TASK DETAILS >> Lines with "design": pull these out of the listing below.

SUPPLIED MATERIAL >>
Context: an optimization exercise on an open-source flow, tuned for small area, a short achievable clock period and few clock cycles. The choices shown serve that exercise and are no tape-out recipe.
Only simulation tests tie the RTL to the original design; equivalence was not proved.
No activity file was given, so power comes from the tool's default toggle rates.

## flow/design.v

```verilog
module fx_sin (
    input  wire [7:0] angle,
    output wire [9:0] sin_v,
    output wire [9:0] cos_v
);
    reg [8:0] r0, r1;                
    always @(*) begin
        case (angle[5:0])
            6'd0: begin r0 = 9'd0; r1 = 9'd256; end
            6'd1: begin r0 = 9'd6; r1 = 9'd256; end
            6'd2: begin r0 = 9'd13; r1 = 9'd256; end
            6'd3: begin r0 = 9'd19; r1 = 9'd255; end
            6'd4: begin r0 = 9'd25; r1 = 9'd255; end
            6'd5: begin r0 = 9'd31; r1 = 9'd254; end
            6'd6: begin r0 = 9'd38; r1 = 9'd253; end
            6'd7: begin r0 = 9'd44; r1 = 9'd252; end
            6'd8: begin r0 = 9'd50; r1 = 9'd251; end
            6'd9: begin r0 = 9'd56; r1 = 9'd250; end
            6'd10: begin r0 = 9'd62; r1 = 9'd248; end
            6'd11: begin r0 = 9'd68; r1 = 9'd247; end
            6'd12: begin r0 = 9'd74; r1 = 9'd245; end
            6'd13: begin r0 = 9'd80; r1 = 9'd243; end
            6'd14: begin r0 = 9'd86; r1 = 9'd241; end
            6'd15: begin r0 = 9'd92; r1 = 9'd239; end
            6'd16: begin r0 = 9'd98; r1 = 9'd237; end
            6'd17: begin r0 = 9'd104; r1 = 9'd234; end
            6'd18: begin r0 = 9'd109; r1 = 9'd231; end
            6'd19: begin r0 = 9'd115; r1 = 9'd229; end
            6'd20: begin r0 = 9'd121; r1 = 9'd226; end
            6'd21: begin r0 = 9'd126; r1 = 9'd223; end
            6'd22: begin r0 = 9'd132; r1 = 9'd220; end
            6'd23: begin r0 = 9'd137; r1 = 9'd216; end
            6'd24: begin r0 = 9'd142; r1 = 9'd213; end
            6'd25: begin r0 = 9'd147; r1 = 9'd209; end
            6'd26: begin r0 = 9'd152; r1 = 9'd206; end
            6'd27: begin r0 = 9'd157; r1 = 9'd202; end
            6'd28: begin r0 = 9'd162; r1 = 9'd198; end
            6'd29: begin r0 = 9'd167; r1 = 9'd194; end
            6'd30: begin r0 = 9'd172; r1 = 9'd190; end
            6'd31: begin r0 = 9'd177; r1 = 9'd185; end
            6'd32: begin r0 = 9'd181; r1 = 9'd181; end
            6'd33: begin r0 = 9'd185; r1 = 9'd177; end
            6'd34: begin r0 = 9'd190; r1 = 9'd172; end
            6'd35: begin r0 = 9'd194; r1 = 9'd167; end
            6'd36: begin r0 = 9'd198; r1 = 9'd162; end
            6'd37: begin r0 = 9'd202; r1 = 9'd157; end
            6'd38: begin r0 = 9'd206; r1 = 9'd152; end
            6'd39: begin r0 = 9'd209; r1 = 9'd147; end
            6'd40: begin r0 = 9'd213; r1 = 9'd142; end
            6'd41: begin r0 = 9'd216; r1 = 9'd137; end
            6'd42: begin r0 = 9'd220; r1 = 9'd132; end
            6'd43: begin r0 = 9'd223; r1 = 9'd126; end
            6'd44: begin r0 = 9'd226; r1 = 9'd121; end
            6'd45: begin r0 = 9'd229; r1 = 9'd115; end
            6'd46: begin r0 = 9'd231; r1 = 9'd109; end
            6'd47: begin r0 = 9'd234; r1 = 9'd104; end
            6'd48: begin r0 = 9'd237; r1 = 9'd98; end
            6'd49: begin r0 = 9'd239; r1 = 9'd92; end
            6'd50: begin r0 = 9'd241; r1 = 9'd86; end
            6'd51: begin r0 = 9'd243; r1 = 9'd80; end
            6'd52: begin r0 = 9'd245; r1 = 9'd74; end
            6'd53: begin r0 = 9'd247; r1 = 9'd68; end
            6'd54: begin r0 = 9'd248; r1 = 9'd62; end
            6'd55: begin r0 = 9'd250; r1 = 9'd56; end
            6'd56: begin r0 = 9'd251; r1 = 9'd50; end
            6'd57: begin r0 = 9'd252; r1 = 9'd44; end
            6'd58: begin r0 = 9'd253; r1 = 9'd38; end
            6'd59: begin r0 = 9'd254; r1 = 9'd31; end
            6'd60: begin r0 = 9'd255; r1 = 9'd25; end
            6'd61: begin r0 = 9'd255; r1 = 9'd19; end
            6'd62: begin r0 = 9'd256; r1 = 9'd13; end
            6'd63: begin r0 = 9'd256; r1 = 9'd6; end
            default: begin r0 = 9'd0; r1 = 9'd0; end
        endcase
    end
    wire [8:0] ms = angle[6] ? r1 : r0;
    wire [8:0] mc = angle[6] ? r0 : r1;
    wire       ns = angle[7];
    wire       nc = angle[7] ^ angle[6];
    assign sin_v = ns ? (10'd0 - {1'b0, ms}) : {1'b0, ms};
    assign cos_v = nc ? (10'd0 - {1'b0, mc}) : {1'b0, mc};
endmodule
module fx_mul #(parameter AW = 16, BW = 16, PW = 24) (
    input  wire [AW-1:0] a,
    input  wire [BW-1:0] b,
    output wire [PW-1:0] p
);
    localparam ND = BW / 2;
    localparam W  = AW + 1;
    wire [BW:0]  bx = {b, 1'b0};
    wire [W-1:0] a1 = {a[AW-1], a};
    wire [W-1:0] a2 = {a, 1'b0};
    function [PW-1:0] kconst;
        input integer dummy;
        integer j;
        reg [PW+W+2*ND:0] c;
        begin
            c = 0;
            for (j = 0; j < ND; j = j + 1)
                c = c + ({{(PW+2*ND){1'b0}}, 1'b1} << (W + 2*j));
            kconst = ~c[PW-1:0] + 1'b1;
        end
    endfunction
    localparam [PW-1:0] K = kconst(0);
    reg [PW-1:0] rows [0:ND];
    reg [W-1:0]  mag, pp;
    reg [PW+2*ND+W+2:0] t;
    reg neg, one, two, nprev;
    integer j;
    always @(*) begin
        nprev = 1'b0;
        for (j = 0; j < ND; j = j + 1) begin
            neg  = bx[2*j+2] & ~(bx[2*j+1] & bx[2*j]);
            one  = bx[2*j+1] ^ bx[2*j];
            two  = (bx[2*j+2] & ~bx[2*j+1] & ~bx[2*j]) | (~bx[2*j+2] & bx[2*j+1] & bx[2*j]);
            mag  = one ? a1 : (two ? a2 : {W{1'b0}});
            pp   = neg ? ~mag : mag;
            t = ({{(PW+2*ND+2){1'b0}}, ~pp[W-1], pp} << 2) | {{(PW+2*ND+W+2){1'b0}}, nprev};
            if (j == 0) rows[j] = t[PW+1:2];
            else        rows[j] = t[PW-1:0] << (2*j-2);
            nprev = neg;
        end
        rows[ND] = K + ({{(PW-1){1'b0}}, nprev} << (2*ND-2));
    end
    reg [PW-1:0] acc;
    always @(*) begin
        acc = {PW{1'b0}};
        for (j = 0; j <= ND; j = j + 1) acc = acc + rows[j];
    end
    assign p = acc;
endmodule
module fx_vertex (
    input  wire [12:0] g,
    input  wire        gnz,
    input  wire [23:0] w,
    input  wire [9:0]  t,
    input  wire        n,
    input  wire        sub,
    output wire [12:0] out,
    output wire [12:0] outa,
    output wire [2:0]  e
);
    wire [12:0] h  = w[20:8];
    wire [10:0] cl = (n ? {t[9], t} : 11'd0) - {3'b000, w[7:0]};
    wire [2:0]  c  = {cl[10], cl[9:8]};                   
    wire [2:0]  d  = (sub ? (3'd0 - c) : c) - {2'b00, gnz};
    assign out  = sub ? g - h : g + h;
    assign outa = ~out + {{10{d[2]}}, d} + 13'd1;
    assign e    = d;
endmodule
module rast_geom (
    input  wire        clk,
    input  wire        rst,           
    input  wire [47:0] cmd_word,
    input  wire        cmd_valid,
    output wire        cmd_ready,
    input  wire [12:0] rd_addr,
    output wire [7:0]  rd_data
);
    localparam OP_TOFIX = 8'h30;
    localparam OP_TOINT = 8'h31;
    localparam OP_MUL   = 8'h32;
    localparam OP_SIN   = 8'h33;
    localparam OP_COS   = 8'h34;
    localparam OP_WREG  = 8'h40;
    localparam OP_XFORM = 8'h41;
    reg [15:0] res;
    reg [7:0]  angx, angy, angz;
    reg [15:0] zoom;
    reg [12:0] p3x [0:7];            
    reg [12:0] p3y [0:7];
    reg [12:0] p3z [0:7];
    reg [7:0]  p2x [0:7];
    reg [7:0]  p2y [0:7];
    reg        pv;                   
    reg [9:0] sx, cx, sz, cz, ra, rb;
    reg [12:1] st;
    wire       busy = |st[11:1];      
    reg        sok;                  
    reg [23:0] m1r, m2r;             
    reg        mulp;                 
    reg [12:0] fs1, fs0;             
    reg        ns1, ns0;             
    reg [12:0] gc, gs;               
    reg        gcn, gsn;
    reg [12:0] xr, yr;               
    reg [2:0]  exr, eyr;             
    reg [17:0] ezv;                  
    assign cmd_ready = ~busy & ~rst;
    wire accept = cmd_valid & cmd_ready;
    wire [7:0]  opcode = cmd_word[7:0];
    wire [7:0]  fa     = cmd_word[15:8];
    wire [15:0] fh     = cmd_word[23:8];
    wire [15:0] fg_h2  = cmd_word[39:24];
    wire [15:0] fg_bh  = cmd_word[31:16];
    wire [7:0]  fg     = cmd_word[23:16];
    wire [7:0] t_a = cmd_word[6] ? fg : fa;
    wire [9:0] t_s, t_c;
    fx_sin u_t (.angle(t_a), .sin_v(t_s), .cos_v(t_c));
    wire s0 = ~busy;
    wire xf1 = s0 & sok & cmd_word[6] & cmd_word[0];
    wire p1  = st[1] | xf1;
    wire ps0 = s0 & ~xf1;
    wire [9:0] nra = 10'd0 - ra;
    wire m1_xz = st[4] | st[6] | st[8] | st[10];
    wire m1_yz = st[5] | st[7] | st[9] | st[11];
    wire [15:0] m1a =
        ({16{ps0 &  cmd_word[6]}} & {{6{nra[9]}}, nra}) |
        ({16{s0  & ~cmd_word[6]}} & fh) |
        ({16{p1 | st[2]}}         & {{6{ra[9]}}, ra}) |
        ({16{st[3]}}             & {{6{rb[9]}}, rb}) |
        ({16{m1_xz}}             & {{3{xr[12]}}, xr}) |
        ({16{m1_yz}}             & {{3{yr[12]}}, yr});
    wire [15:0] m1b =
        ({16{ps0 &  cmd_word[6]}} & {{6{sx[9]}}, sx}) |
        ({16{s0  & ~cmd_word[6]}} & fg_h2) |
        ({16{p1 | st[3]}}         & {{6{cz[9]}}, cz}) |
        ({16{st[2]}}             & {{6{sz[9]}}, sz}) |
        ({16{m1_xz | m1_yz}}     & zoom);
    wire [23:0] m1p;
    fx_mul #(.AW(16), .BW(16), .PW(24)) u_m1 (.a(m1a), .b(m1b), .p(m1p));
    wire m2_xs = p1 | st[3] | st[5] | st[8];        
    wire m2_ys = st[2] | st[4] | st[7] | st[9];     
    wire [12:0] cx8   = {cx, 3'b000};
    wire        y2_h1 = p1 | st[2] | st[3] | st[4];
    wire [12:0] y2_fs = p1 ? m2r[17:5] : (y2_h1 ? fs1 : fs0);
    wire        y2_ep = p1 | st[2] | st[5] | st[7];
    wire [12:0] y2    = (y2_ep ? cx8 : (13'd0 - cx8)) - y2_fs;
    wire [12:0] m2a =
        ({13{ps0 | st[6] | st[10]}} & {{3{rb[9]}}, rb}) |
        ({13{st[11]}}              & {{3{nra[9]}}, nra}) |
        ({13{m2_xs | m2_ys}}       & y2);
    wire [9:0] m2b =
        ({10{ps0}}               & sx) |
        ({10{st[10] | st[11]}}   & cx) |
        ({10{m2_ys}}             & cz) |
        ({10{st[6] | m2_xs}}     & sz);
    wire [23:0] m2p;
    fx_mul #(.AW(13), .BW(10), .PW(24)) u_m2 (.a(m2a), .b(m2b), .p(m2p));
    wire f_x  = st[2] | st[4] | st[6] | st[9];      
    wire f_y  = st[3] | st[5] | st[8] | st[10];     
    wire f_h1 = st[2] | st[3] | st[4] | st[5];      
    wire f_zx = st[5] | st[7] | st[9] | st[11];     
    wire f_zy = st[6] | st[8] | st[10] | st[12];    
    wire [12:0] g_v  = (st[2] | st[3]) ? m1r[17:5] : (f_x ? gc : gs);
    wire        g_nz = (st[2] | st[3]) ? (m1r[4:0] != 5'd0) : (f_x ? gcn : gsn);
    wire [12:0] w_out, w_outa;
    wire [2:0]  w_e;
    fx_vertex u_fin (
        .g(g_v), .gnz(g_nz), .w(m2r), .t(f_x ? sz : cz), .n(f_h1 ? ns1 : ns0), .sub(f_x),
        .out(w_out), .outa(w_outa), .e(w_e)
    );
    wire [2:0]  z_e   = m1_xz ? exr : eyr;
    wire [17:0] z_ez  = $signed(z_e) * $signed(zoom);
    wire [23:0] z_pa  = {{6{ezv[17]}}, ezv} - m1r;
    wire [7:0]  z_off = f_zx ? 8'd32 : 8'd16;
    wire [7:0]  p2_b  = m1r[23:16] + z_off;
    wire [7:0]  p2_a  = z_pa[23:16] + z_off;
    wire [12:0] c_f   = m2r[17:5];
    wire        c_z   = (m2r[4:0] == 5'd0);
    wire [12:0] sx8   = {sx, 3'b000};
    wire [12:0] z2_bp = c_f + sx8;                    
    wire [12:0] z2_bm = c_f - sx8;                    
    wire [12:0] z2_ap = ~z2_bp + {12'd0, c_z};        
    wire [12:0] z2_am = ~z2_bm + {12'd0, c_z};        
    always @(posedge clk) begin
        if (rst) begin
            res   <= 16'h0000;
            mulp  <= 1'b0;
            angx  <= 8'h00;
            angy  <= 8'h00;
            angz  <= 8'h00;
            zoom  <= 16'h0100;
            sx    <= 10'd0;
            cx    <= 10'd256;
            sz    <= 10'd0;
            cz    <= 10'd256;
            ra    <= 10'd256;
            rb    <= 10'd256;
            pv    <= 1'b0;
            st    <= 12'd0;
            sok   <= 1'b0;
        end else begin
            sok <= s0 & cmd_word[6] & ~xf1 &
                   ~(accept & (opcode == OP_WREG) & (fa[7:1] == 7'd0));
            if (mulp) begin
                res  <= m1r[23:8];
                mulp <= 1'b0;
            end
            st <= {st[11:1], 1'b0};
            if (~busy & accept) begin
                case (opcode)
                    OP_TOFIX: res <= {fh[7:0], 8'h00};
                    OP_TOINT: res <= {{8{fh[15]}}, fh[15:8]};
                    OP_MUL:   mulp <= 1'b1;
                    OP_SIN:   res <= {{6{t_s[9]}}, t_s};
                    OP_COS:   res <= {{6{t_c[9]}}, t_c};
                    OP_WREG: begin
                        case (fa)
                            8'd0: begin angx <= fg; sx <= t_s; cx <= t_c; end
                            8'd1: begin angy <= fg; ra <= t_c - t_s; rb <= t_c + t_s; end
                            8'd2: begin angz <= fg; sz <= t_s; cz <= t_c; end
                            8'd3: zoom <= fg_bh;
                            default: ;
                        endcase
                    end
                    OP_XFORM: begin
                        st <= sok ? 12'd2 : 12'd1;
                        pv <= 1'b1;
                    end
                    default: ;    
                endcase
            end
        end
    end
    always @(posedge clk) begin
        m1r <= m1p;
        m2r <= m2p;
        ezv <= z_ez;
        if (s0 | st[1]) begin
            fs0 <= m1r[17:5];
            ns0 <= (m1r[4:0] != 5'd0);
            fs1 <= m2r[17:5];
            ns1 <= (m2r[4:0] != 5'd0);
        end
        if (st[2]) begin gc <= m1r[17:5]; gcn <= (m1r[4:0] != 5'd0); end
        if (st[3]) begin gs <= m1r[17:5]; gsn <= (m1r[4:0] != 5'd0); end
        if (st[4]) begin gc <= m1r[17:5]; gcn <= (m1r[4:0] != 5'd0); end
        if (st[7]) begin gs <= m2r[17:5]; gsn <= (m2r[4:0] != 5'd0); end
        if (f_x) begin xr <= w_out; exr <= w_e; end
        if (f_y) begin yr <= w_out; eyr <= w_e; end
        if (st[2])  begin p3x[7] <= w_out; p3x[0] <= w_outa; end
        if (st[4])  begin p3x[5] <= w_out; p3x[2] <= w_outa; end
        if (st[6])  begin p3x[3] <= w_out; p3x[4] <= w_outa; end
        if (st[9])  begin p3x[1] <= w_out; p3x[6] <= w_outa; end
        if (st[3])  begin p3y[7] <= w_out; p3y[0] <= w_outa; end
        if (st[5])  begin p3y[5] <= w_out; p3y[2] <= w_outa; end
        if (st[8])  begin p3y[3] <= w_out; p3y[4] <= w_outa; end
        if (st[10]) begin p3y[1] <= w_out; p3y[6] <= w_outa; end
        if (st[5])  begin p2x[7] <= p2_b; p2x[0] <= p2_a; end
        if (st[7])  begin p2x[5] <= p2_b; p2x[2] <= p2_a; end
        if (st[9])  begin p2x[3] <= p2_b; p2x[4] <= p2_a; end
        if (st[11]) begin p2x[1] <= p2_b; p2x[6] <= p2_a; end
        if (st[6])  begin p2y[7] <= p2_b; p2y[0] <= p2_a; end
        if (st[8])  begin p2y[5] <= p2_b; p2y[2] <= p2_a; end
        if (st[10]) begin p2y[3] <= p2_b; p2y[4] <= p2_a; end
        if (st[12]) begin p2y[1] <= p2_b; p2y[6] <= p2_a; end
        if (st[11]) begin
            p3z[7] <= z2_bp; p3z[5] <= z2_bm; p3z[0] <= z2_ap; p3z[2] <= z2_am;
        end
        if (st[12]) begin
            p3z[3] <= z2_bp; p3z[1] <= z2_bm; p3z[4] <= z2_ap; p3z[6] <= z2_am;
        end
    end
    wire [15:0] res_v = mulp ? m1r[23:8] : res;
    reg [7:0]  p2y_v [0:7];
    reg [12:0] p3z_v [0:7];
    integer vi;
    always @(*) begin
        for (vi = 0; vi < 8; vi = vi + 1) begin
            p2y_v[vi] = p2y[vi];
            p3z_v[vi] = p3z[vi];
        end
        if (st[12]) begin
            p2y_v[1] = p2_b;  p2y_v[6] = p2_a;
            p3z_v[3] = z2_bp; p3z_v[1] = z2_bm; p3z_v[4] = z2_ap; p3z_v[6] = z2_am;
        end
    end
    wire [1023:0] tbl;
    genvar gi;
    generate
        for (gi = 0; gi < 128; gi = gi + 1) begin : g_tbl
            if (gi == 0)
                assign tbl[8*gi +: 8] = {7'd0, busy | rst};
            else if (gi == 1) assign tbl[8*gi +: 8] = angx;
            else if (gi == 2) assign tbl[8*gi +: 8] = angy;
            else if (gi == 3) assign tbl[8*gi +: 8] = angz;
            else if (gi == 4) assign tbl[8*gi +: 8] = zoom[7:0];
            else if (gi == 5) assign tbl[8*gi +: 8] = zoom[15:8];
            else if (gi == 6) assign tbl[8*gi +: 8] = res_v[7:0];
            else if (gi == 7) assign tbl[8*gi +: 8] = res_v[15:8];
            else if (gi >= 32 && gi < 48 && (gi % 2) == 0)
                assign tbl[8*gi +: 8] = p2x[(gi - 32) / 2];
            else if (gi >= 32 && gi < 48)
                assign tbl[8*gi +: 8] = p2y_v[(gi - 32) / 2];
            else if (gi >= 64 && gi < 112 && ((gi - 64) % 6) == 0)
                assign tbl[8*gi +: 8] = p3x[(gi - 64) / 6][7:0];
            else if (gi >= 64 && gi < 112 && ((gi - 64) % 6) == 1)
                assign tbl[8*gi +: 8] = {{3{p3x[(gi - 64) / 6][12]}}, p3x[(gi - 64) / 6][12:8]};
            else if (gi >= 64 && gi < 112 && ((gi - 64) % 6) == 2)
                assign tbl[8*gi +: 8] = p3y[(gi - 64) / 6][7:0];
            else if (gi >= 64 && gi < 112 && ((gi - 64) % 6) == 3)
                assign tbl[8*gi +: 8] = {{3{p3y[(gi - 64) / 6][12]}}, p3y[(gi - 64) / 6][12:8]};
            else if (gi >= 64 && gi < 112 && ((gi - 64) % 6) == 4)
                assign tbl[8*gi +: 8] = p3z_v[(gi - 64) / 6][7:0];
            else if (gi >= 64 && gi < 112)
                assign tbl[8*gi +: 8] = {{3{p3z_v[(gi - 64) / 6][12]}}, p3z_v[(gi - 64) / 6][12:8]};
            else
                assign tbl[8*gi +: 8] = 8'h00;
        end
    endgenerate
    wire [7:0] tbl_v   = tbl[{rd_addr[6:0], 3'b000} +: 8];
    wire       rd_hit  = (rd_addr[12:7] == 6'b010000);
    wire       rd_pblk = (rd_addr[6:5] != 2'b00);      
    assign rd_data = tbl_v & {8{rd_hit & (pv | ~rd_pblk)}};
endmodule
```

REPLY >>
Only simulation tests tie the RTL to the original design; equivalence was not proved.
## flow/design.v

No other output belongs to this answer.